___ DATA UNDER STUDY
Context: an optimization exercise on an open-source flow, tuned for small area and a short achievable clock period. The choices shown serve that exercise and are no tape-out recipe.
The RTL was checked by simulation tests, not by an equivalence proof against the original design.
Power is estimated from default activity; no workload was simulated. The flow treats the clock pin as an ideal source, which a real chip does not have.

### flow/config.mk
export PLATFORM = sky130hd
export DESIGN_NAME = mips_trace_capture
export DESIGN_NICKNAME = mips_trace_capture
export VERILOG_FILES = /design/flow/design.v
export SDC_FILE = /design/flow/constraint.sdc
export NUM_CORES = 4
export LEC_CHECK = 0
export CAP_MARGIN = 20
export CORE_MARGIN = 2
export CORE_UTILIZATION = 65
export CTS_CLUSTER_DIAMETER = 80
export CTS_CLUSTER_SIZE = 30
export SETUP_SLACK_MARGIN = 2.9
export SLEW_MARGIN = 20
export SYNTH_HIERARCHICAL = 1
export SYNTH_MINIMUM_KEEP_SIZE = 0
### flow/constraint.sdc
create_clock -name core_clock -period 5.5 [get_ports {CLK}]
set_input_delay 1.1000 -clock core_clock [delete_from_list [all_inputs] [get_ports {CLK}]]
set_output_delay 1.1000 -clock core_clock [all_outputs]
set_load 0.01 [all_outputs]
### flow/design.v
package mips_trace_pkg;
    typedef enum logic [1:0] {
        MODE_PERIODIC = 2'd0,
        MODE_GROW     = 2'd1,
        MODE_CHANGE   = 2'd2,
        MODE_SINGLE   = 2'd3
    } trace_mode_e;
    function automatic integer rec_width(input integer num_ch,
                                              input integer data_w,
                                              input integer cnt_w);
        rec_width = num_ch * data_w + cnt_w;
    endfunction
endpackage
module trace_head_bit #(
    parameter int unsigned N = 15
) (
    input  logic [N-1:0] sel,
    input  logic [N-1:0] din,
    input  logic         ld,
    input  logic         ld_w,
    input  logic         w,
    input  logic         hold,
    input  logic         q,
    output logic         d
);
    assign d = (ld && |(sel & din)) || (ld_w && w) || (hold && q);
endmodule
module mips_trace_capture #(
    parameter int unsigned DATA_W = 32,
    parameter int unsigned NUM_CH = 4,
    parameter int unsigned DEPTH  = 16,
    parameter int unsigned CNT_W  = 16
) (
    input  logic                       CLK,
    input  logic                       RESET,
    input  logic                       EN,
    input  logic                       CLEAR,
    input  logic [1:0]                 MODE,
    input  logic [CNT_W-1:0]           INTERVAL,
    input  logic [CNT_W-1:0]           STEP,
    input  logic [NUM_CH*DATA_W-1:0]   CH_IN,
    output logic                       RD_VALID,
    input  logic                       RD_READY,
    output logic [NUM_CH*DATA_W-1:0]   RD_DATA,
    output logic [CNT_W-1:0]           RD_TIME,
    output logic [$clog2(DEPTH):0]     COUNT,
    output logic                       OVERFLOW,
    output logic                       DONE
);
    localparam int unsigned REC_W = mips_trace_pkg::rec_width(NUM_CH, DATA_W, CNT_W);
    localparam int unsigned CH_W  = NUM_CH * DATA_W;
    logic [CNT_W-1:0]   ts_q;
    logic [CNT_W-1:0]   wt_q, wt_d;
    logic [CNT_W-1:0]   gap_q, gap_d;
    logic [CNT_W-1:0]   interval_eff;
    logic [CNT_W-1:0]   next_gap;
    logic [CNT_W:0]     gap_sum;
    logic [CNT_W-1:0]   gap_grow;
    logic [CNT_W-1:0]   wt_dec;
    logic [DATA_W-1:0]  prev0_q;
    logic               done_q, done_d;
    logic               ovf_q, ovf_d;
    logic               run, mode_chg, mode_single, mode_grow;
    logic               wt_one, wt_one_d, fire, chg, sample;
    localparam int unsigned SLOTS = DEPTH - 1;
    localparam int unsigned CW    = $clog2(DEPTH) + 1;
    logic [REC_W-1:0]   wdata;
    logic [REC_W-1:0]   head_q;
    logic [REC_W-1:0]   slot_q [SLOTS];
    logic [SLOTS-1:0]   wr_q, rd_q, rsel_q;
    logic               csel_q;
    logic               nhv_q, cnh_q;
    logic [SLOTS-1:0]   wr_nx, rd_nx, rd_d;
    logic [CW-1:0]      count_q, cnt_inc, cnt_dec;
    logic               hv_q;       
    logic               ne_q;       
    logic               full_q;     
    logic               ge3, at15;
    logic               pop, inc1, wr1, rd_adv;
    assign run          = EN && !CLEAR;
    assign mode_chg     = MODE == 2'd2;
    assign mode_single  = MODE == 2'd3;
    assign mode_grow    = MODE == 2'd1;
    assign interval_eff = (INTERVAL == '0) ? CNT_W'(1) : INTERVAL;
    assign gap_sum      = {1'b0, gap_q} + {1'b0, STEP};
    assign gap_grow     = gap_sum[CNT_W] ? '1 : gap_sum[CNT_W-1:0];
    assign next_gap     = mode_grow ? gap_grow : gap_q;
    assign wt_dec       = wt_q - CNT_W'(1);
    assign fire         = wt_one && !mode_chg;
    assign chg          = (CH_IN[DATA_W-1:0] != prev0_q);
    assign sample       = run && (mode_chg ? chg : (fire && !(mode_single && done_q)));
    always_comb begin
        if (!run) begin
            wt_d  = interval_eff;
            gap_d = interval_eff;
        end else if (fire) begin
            wt_d  = next_gap;
            gap_d = next_gap;
        end else begin
            wt_d  = mode_chg ? wt_q : wt_dec;
            gap_d = gap_q;
        end
        if (!run)          wt_one_d = (INTERVAL[CNT_W-1:1] == '0);
        else if (fire)     wt_one_d = (gap_q == CNT_W'(1)) && (!mode_grow || (STEP == '0));
        else if (mode_chg) wt_one_d = wt_one;
        else               wt_one_d = (wt_q == CNT_W'(2));
        done_d = run && (done_q || (fire && mode_single));
        ovf_d  = !CLEAR && (ovf_q || (sample && full_q && !RD_READY));
    end
    always_ff @(posedge CLK or negedge RESET) begin
        if (!RESET) begin
            ts_q    <= '0;
            wt_q    <= CNT_W'(1);
            wt_one  <= 1'b1;
            gap_q   <= CNT_W'(1);
            prev0_q <= '0;
            done_q  <= 1'b0;
            ovf_q   <= 1'b0;
        end else begin
            ts_q    <= ts_q + CNT_W'(1);
            wt_q    <= wt_d;
            wt_one  <= wt_one_d;
            gap_q   <= gap_d;
            prev0_q <= CH_IN[DATA_W-1:0];
            done_q  <= done_d;
            ovf_q   <= ovf_d;
        end
    end
    assign wdata  = {ts_q, CH_IN};
    assign pop    = RD_READY && hv_q && !CLEAR;
    assign inc1   = RD_READY ? !hv_q : !full_q;
    assign wr1    = RD_READY ? ne_q : (hv_q && !full_q);
    assign rd_adv = pop && ne_q;
    assign cnt_inc = count_q + CW'(1);
    assign cnt_dec = count_q - CW'(1);
    assign ge3     = (count_q > CW'(2));
    assign at15    = (count_q == CW'(DEPTH - 1));
    assign wr_nx   = {wr_q[SLOTS-2:0], wr_q[SLOTS-1]};
    assign rd_nx   = {rd_q[SLOTS-2:0], rd_q[SLOTS-1]};
    assign rd_d    = rd_adv ? rd_nx : rd_q;
    logic [CW-1:0] cnt_p, cnt_n, cnt_d;
    logic          hv_p, hv_n, ne_p, ne_n, full_p, full_n, ne_d, hv_d;
    always_comb begin
        cnt_p  = inc1 ? cnt_inc : count_q;
        hv_p   = inc1 ? 1'b1    : hv_q;
        ne_p   = inc1 ? hv_q    : ne_q;
        full_p = inc1 ? at15    : full_q;
        cnt_n  = pop  ? cnt_dec : count_q;
        hv_n   = pop  ? ne_q    : hv_q;
        ne_n   = pop  ? ge3     : ne_q;
        full_n = pop  ? 1'b0    : full_q;
        cnt_d  = ({CW{sample}} & cnt_p) | ({CW{!sample}} & cnt_n);
        ne_d   = (sample & ne_p) | (!sample & ne_n);
        hv_d   = (sample & hv_p) | (!sample & hv_n);
    end
    always_ff @(posedge CLK or negedge RESET) begin
        if (!RESET) begin
            count_q <= '0;
            hv_q    <= 1'b0;
            ne_q    <= 1'b0;
            full_q  <= 1'b0;
            wr_q    <= SLOTS'(1);
            rd_q    <= SLOTS'(1);
            rsel_q  <= '0;
            csel_q  <= 1'b1;
            nhv_q   <= 1'b1;
            cnh_q   <= 1'b1;
        end else if (CLEAR) begin
            count_q <= '0;
            hv_q    <= 1'b0;
            ne_q    <= 1'b0;
            full_q  <= 1'b0;
            wr_q    <= SLOTS'(1);
            rd_q    <= SLOTS'(1);
            rsel_q  <= '0;
            csel_q  <= 1'b1;
            nhv_q   <= 1'b1;
            cnh_q   <= 1'b1;
        end else begin
            count_q <= cnt_d;
            hv_q    <= hv_d;
            nhv_q   <= !hv_d;
            cnh_q   <= !ne_d && !hv_d;
            ne_q    <= ne_d;
            full_q  <= (sample & full_p) | (!sample & full_n);
            if (sample && wr1) wr_q <= wr_nx;
            rd_q    <= rd_d;
            rsel_q  <= {SLOTS{ne_d}} & rd_d;
            csel_q  <= !ne_d;
        end
    end
    for (genvar s = 0; s < SLOTS; s++) begin : g_slot
        always_ff @(posedge CLK) begin
            if ((wr_q[s] && !full_q) || (wr_q[s] && full_q && RD_READY)) slot_q[s] <= wdata;
        end
    end
    logic             head_ld, head_ld_w, head_hold;
    logic [REC_W-1:0] head_d;
    assign head_ld   = nhv_q || RD_READY;
    assign head_ld_w = cnh_q || (csel_q && RD_READY);
    assign head_hold = hv_q && !RD_READY;
    for (genvar b = 0; b < REC_W; b++) begin : g_rd
        logic [SLOTS-1:0] col;
        for (genvar s = 0; s < SLOTS; s++) begin : g_col
            assign col[s] = slot_q[s][b];
        end
        trace_head_bit #(.N(SLOTS)) u_hb (
            .sel  (rsel_q),
            .din  (col),
            .ld   (head_ld),
            .ld_w (head_ld_w),
            .w    (wdata[b]),
            .hold (head_hold),
            .q    (head_q[b]),
            .d    (head_d[b])
        );
    end
    always_ff @(posedge CLK) begin
        head_q <= head_d;
    end
    assign RD_VALID = hv_q;
    assign RD_DATA  = head_q[CH_W-1:0];
    assign RD_TIME  = head_q[REC_W-1 -: CNT_W];
    assign COUNT    = count_q;
    assign OVERFLOW = ovf_q;
    assign DONE     = done_q;
endmodule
______
YOUR TASK → Look through the material above and print exactly the lines from the one containing "output logic [NUM_CH*DATA_W-1:0]" to the one containing "wr_nx, rd_nx, rd_d;", both included, and nothing more.

EXERCISE SOLUTION →
    output logic [NUM_CH*DATA_W-1:0]   RD_DATA,
    output logic [CNT_W-1:0]           RD_TIME,
    output logic [$clog2(DEPTH):0]     COUNT,
    output logic                       OVERFLOW,
    output logic                       DONE
);
    localparam int unsigned REC_W = mips_trace_pkg::rec_width(NUM_CH, DATA_W, CNT_W);
    localparam int unsigned CH_W  = NUM_CH * DATA_W;
    logic [CNT_W-1:0]   ts_q;
    logic [CNT_W-1:0]   wt_q, wt_d;
    logic [CNT_W-1:0]   gap_q, gap_d;
    logic [CNT_W-1:0]   interval_eff;
    logic [CNT_W-1:0]   next_gap;
    logic [CNT_W:0]     gap_sum;
    logic [CNT_W-1:0]   gap_grow;
    logic [CNT_W-1:0]   wt_dec;
    logic [DATA_W-1:0]  prev0_q;
    logic               done_q, done_d;
    logic               ovf_q, ovf_d;
    logic               run, mode_chg, mode_single, mode_grow;
    logic               wt_one, wt_one_d, fire, chg, sample;
    localparam int unsigned SLOTS = DEPTH - 1;
    localparam int unsigned CW    = $clog2(DEPTH) + 1;
    logic [REC_W-1:0]   wdata;
    logic [REC_W-1:0]   head_q;
    logic [REC_W-1:0]   slot_q [SLOTS];
    logic [SLOTS-1:0]   wr_q, rd_q, rsel_q;
    logic               csel_q;
    logic               nhv_q, cnh_q;
    logic [SLOTS-1:0]   wr_nx, rd_nx, rd_d;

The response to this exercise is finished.